08.03.2023
Wie Weihnachten für Grosse
Anfang Jahr haben die Bereuter Baugrubentechnik AG (BGT) einen neuen 35-Tonnen-Bagger und der Bereuter-Werkhof einen neuen, 5-achsigen Kranwagen in Betrieb genommen.
«Nein, Neuanschaffungen wie diese werden nie Normalität», betont Adrian Thomann, CEO der Bereuter-Gruppe. Natürlich seien Ersatzbeschaffungen immer wieder nötig. Schliesslich verfolge das Unternehmen die Strategie, einen modernen und nachhaltigen Maschinenpark auf der Höhe der Zeit zu betreiben. «Trotzdem bedeutet jede Beschaffung für mich auch eine Bestätigung, dass wir gut gearbeitet haben, dass eine Vorgängermaschine erfolgreich ausgelastet und abgeschrieben werden konnte – und wir nun auf den Markt dürfen, um dort «bitzli go chrömle», sagt er und lacht. Kurzum: Es sei ein bisschen wie Weihnachten für Grosse.
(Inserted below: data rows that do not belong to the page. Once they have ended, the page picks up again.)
[src/rtl/vga_pkg.sv]
// Shared types and constants for the VGA framebuffer write path.
package vga_pkg;

    typedef enum logic {ARB, OWN} vga_arb_state_e;

    localparam int VGA_ARB_DROP_CNT_W = 16;

endpackage

[src/rtl/vga_rr_pick.sv]
// Combinational rotating-priority encoder: the first valid requester
// found when scanning upward from last+1 (mod N_REQ).
module vga_rr_pick #(
    parameter int N_REQ = 3,
    parameter int IDX_W = $clog2(N_REQ)
) (
    input  logic [N_REQ-1:0] valid,
    input  logic [IDX_W-1:0] last,
    output logic [N_REQ-1:0] onehot,
    output logic [IDX_W-1:0] idx,
    output logic             any
);

    int k;

    // NOTE: every output gets a default before the scan so no path leaves a value unassigned and no latch is inferred.
    always_comb begin
        onehot = '0;
        idx    = '0;
        any    = 1'b0;
        k      = 0;
        for (int i = 0; i < N_REQ; i++) begin
            k = (int'(last) + 1 + i) % N_REQ;
            if (!any && valid[k]) begin
                onehot[k] = 1'b1;
                idx       = IDX_W'(k);
                any       = 1'b1;
            end
        end
    end

endmodule

[src/rtl/vga_fb_wr_arbiter.sv]
// Round-robin arbiter sharing the vga_top framebuffer write port between
// pixel producers, with burst limiting, resolution clipping and a held output register.
module vga_fb_wr_arbiter
    import vga_pkg::*;
#(
    parameter int N_REQ     = 3,
    parameter int X_W       = 11,
    parameter int Y_W       = 11,
    parameter int COLOR_W   = 2,
    parameter int MAX_BURST = 16
) (
    input  logic                          clk_i,
    input  logic                          arstn_i,
    input  logic [X_W-1:0]                res_x_i,
    input  logic [Y_W-1:0]                res_y_i,
    input  logic [N_REQ-1:0]              req_valid_i,
    output logic [N_REQ-1:0]              req_ready_o,
    input  logic [N_REQ*X_W-1:0]          req_x_i,
    input  logic [N_REQ*Y_W-1:0]          req_y_i,
    input  logic [N_REQ*COLOR_W-1:0]      req_color_i,
    output logic                          we_o,
    output logic [X_W-1:0]                addr_x_o,
    output logic [Y_W-1:0]                addr_y_o,
    output logic [COLOR_W-1:0]            color_o,
    input  logic                          wr_gnt_i,
    output logic [N_REQ-1:0]              grant_o,
    output logic [VGA_ARB_DROP_CNT_W-1:0] drop_cnt_o
);

    localparam int IDX_W   = $clog2(N_REQ);
    localparam int BURST_W = (MAX_BURST > 1) ? $clog2(MAX_BURST) : 1;
    localparam logic [IDX_W-1:0]   LAST_RST   = IDX_W'(N_REQ - 1);
    localparam logic [BURST_W-1:0] BURST_LAST = BURST_W'(MAX_BURST - 1);

    vga_arb_state_e       state_q, state_d;
    logic [N_REQ-1:0]     grant_q, grant_d;
    logic [IDX_W-1:0]     owner_q, owner_d;
    logic [IDX_W-1:0]     last_q, last_d;
    logic [BURST_W-1:0]   burst_q, burst_d;

    logic [N_REQ-1:0]     pick_onehot;
    logic [IDX_W-1:0]     pick_idx;
    logic                 pick_any;

    logic [X_W-1:0]       sel_x;
    logic [Y_W-1:0]       sel_y;
    logic [COLOR_W-1:0]   sel_color;
    logic                 owner_valid;
    logic                 drain, can_load, accept, in_range;

    logic                 we_q;
    logic [X_W-1:0]       x_q;
    logic [Y_W-1:0]       y_q;
    logic [COLOR_W-1:0]   color_q;
    logic [VGA_ARB_DROP_CNT_W-1:0] drop_q;

    vga_rr_pick #(
        .N_REQ (N_REQ),
        .IDX_W (IDX_W)
    ) u_pick (
        .valid  (req_valid_i),
        .last   (last_q),
        .onehot (pick_onehot),
        .idx    (pick_idx),
        .any    (pick_any)
    );

    always_comb begin
        sel_x       = '0;
        sel_y       = '0;
        sel_color   = '0;
        owner_valid = 1'b0;
        for (int k = 0; k < N_REQ; k++) begin
            if (owner_q == IDX_W'(k)) begin
                sel_x       = req_x_i[k*X_W +: X_W];
                sel_y       = req_y_i[k*Y_W +: Y_W];
                sel_color   = req_color_i[k*COLOR_W +: COLOR_W];
                owner_valid = req_valid_i[k];
            end
        end
    end

    // The output slot can take new data when empty or when it drains this cycle.
    assign drain       = we_q && wr_gnt_i;
    assign can_load    = !we_q || drain;
    assign accept      = (state_q == OWN) && owner_valid && can_load;
    assign in_range    = (sel_x < res_x_i) && (sel_y < res_y_i);
    assign req_ready_o = ((state_q == OWN) && can_load) ? grant_q : '0;

    always_comb begin
        state_d = state_q;
        grant_d = grant_q;
        owner_d = owner_q;
        last_d  = last_q;
        burst_d = burst_q;
        case (state_q)
            ARB: begin
                if (pick_any) begin
                    state_d = OWN;
                    grant_d = pick_onehot;
                    owner_d = pick_idx;
                    burst_d = '0;
                end
            end
            OWN: begin
                if (!owner_valid || (accept && burst_q == BURST_LAST)) begin
                    state_d = ARB;
                    grant_d = '0;
                    last_d  = owner_q;
                end else if (accept) begin
                    burst_d = burst_q + BURST_W'(1);
                end
            end
        endcase
    end

    // NOTE: sequential state uses non-blocking assignments so every register samples pre-edge values.
    always_ff @(posedge clk_i or negedge arstn_i) begin
        if (!arstn_i) begin
            state_q <= ARB;
            grant_q <= '0;
            owner_q <= '0;
            last_q  <= LAST_RST;
            burst_q <= '0;
        end else begin
            state_q <= state_d;
            grant_q <= grant_d;
            owner_q <= owner_d;
            last_q  <= last_d;
            burst_q <= burst_d;
        end
    end

    always_ff @(posedge clk_i or negedge arstn_i) begin
        if (!arstn_i) begin
            we_q    <= 1'b0;
            x_q     <= '0;
            y_q     <= '0;
            color_q <= '0;
        end else if (accept && in_range) begin
            we_q    <= 1'b1;
            x_q     <= sel_x;
            y_q     <= sel_y;
            color_q <= sel_color;
        end else if (drain) begin
            we_q    <= 1'b0;
        end
    end

    always_ff @(posedge clk_i or negedge arstn_i) begin
        if (!arstn_i) begin
            drop_q <= '0;
        end else if (accept && !in_range && drop_q != '1) begin
            drop_q <= drop_q + VGA_ARB_DROP_CNT_W'(1);
        end
    end

    assign we_o       = we_q;
    assign addr_x_o   = x_q;
    assign addr_y_o   = y_q;
    assign color_o    = color_q;
    assign grant_o    = grant_q;
    assign drop_cnt_o = drop_q;

endmodule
Ausgeliefert wurden die neusten Gross-Pakete ein paar Tage nach Weihnachten. In der ersten Arbeitswoche im Januar bewegte BGT-Maschinist Luis Alexandre den neuen 35-Tonnen-Raupenbagger CAT 336 in schickem Grau erstmals vom Schlepper auf einen Bauplatz, rastete den Löffel ein und machte sich ans Werk. Wenige Tage später stand ein nigelnagelneuer 5-achsiger Kranwagen erstmals in der Bereuter-Werkstatt – und Chauffeur Samy, Werkstattleiter Mani Kreuzer und weitere Bereuter-Kollegen strahlten davor um die Wette. Der Scania R500 mit Palfinger-Kran steht seither im Dienst des Werkhof-Teams, das mit der neuen Errungenschaft die Bereuter-Baustellen in der Region noch effizienter mit Ausstattung und Material beliefern kann.
Gesamtpaket gewinnt
Ersatzbeschaffungen von Maschinen sind aufwendige Prozesse. «Um unsere Bedürfnisse und Anforderungen möglichst klar und praxisbezogen abbilden zu können, stellen wir jeweils Teams zusammen, in denen der Inhaber, die Geschäftsführung, der Werkstattleiter sowie auch der Maschinist mitredet, der das neue Produkt künftig bewegen wird», erklärt Thomann. Sind die Anforderungen definiert, werden zwei, drei bewährte Hersteller/Händler eingeladen, um Offerten einzureichen. Diese werden vom Beschaffungsteam in allen Details geprüft, hinterfragt und bewertet, bis schliesslich ein breit abgestützter Beschaffungsentscheid auf dem Tisch liegt. «Das Rennen macht das beste Gesamtpaket aus ökonomischen, ökologischen und technischen Faktoren.» Rollt dann die Maschine effektiv auf den Werkhof, stehen zunächst einmal nicht Zahlen und Daten, sondern grosse Gefühle im Vordergrund. Ich wünsche den Maschinisten und allen Beteiligten, dass ihre Augen noch lange so weiterleuchten, wie sie es jeweils beim ersten Bestaunen der neuen Maschinen tun», sagt CEO Thomann.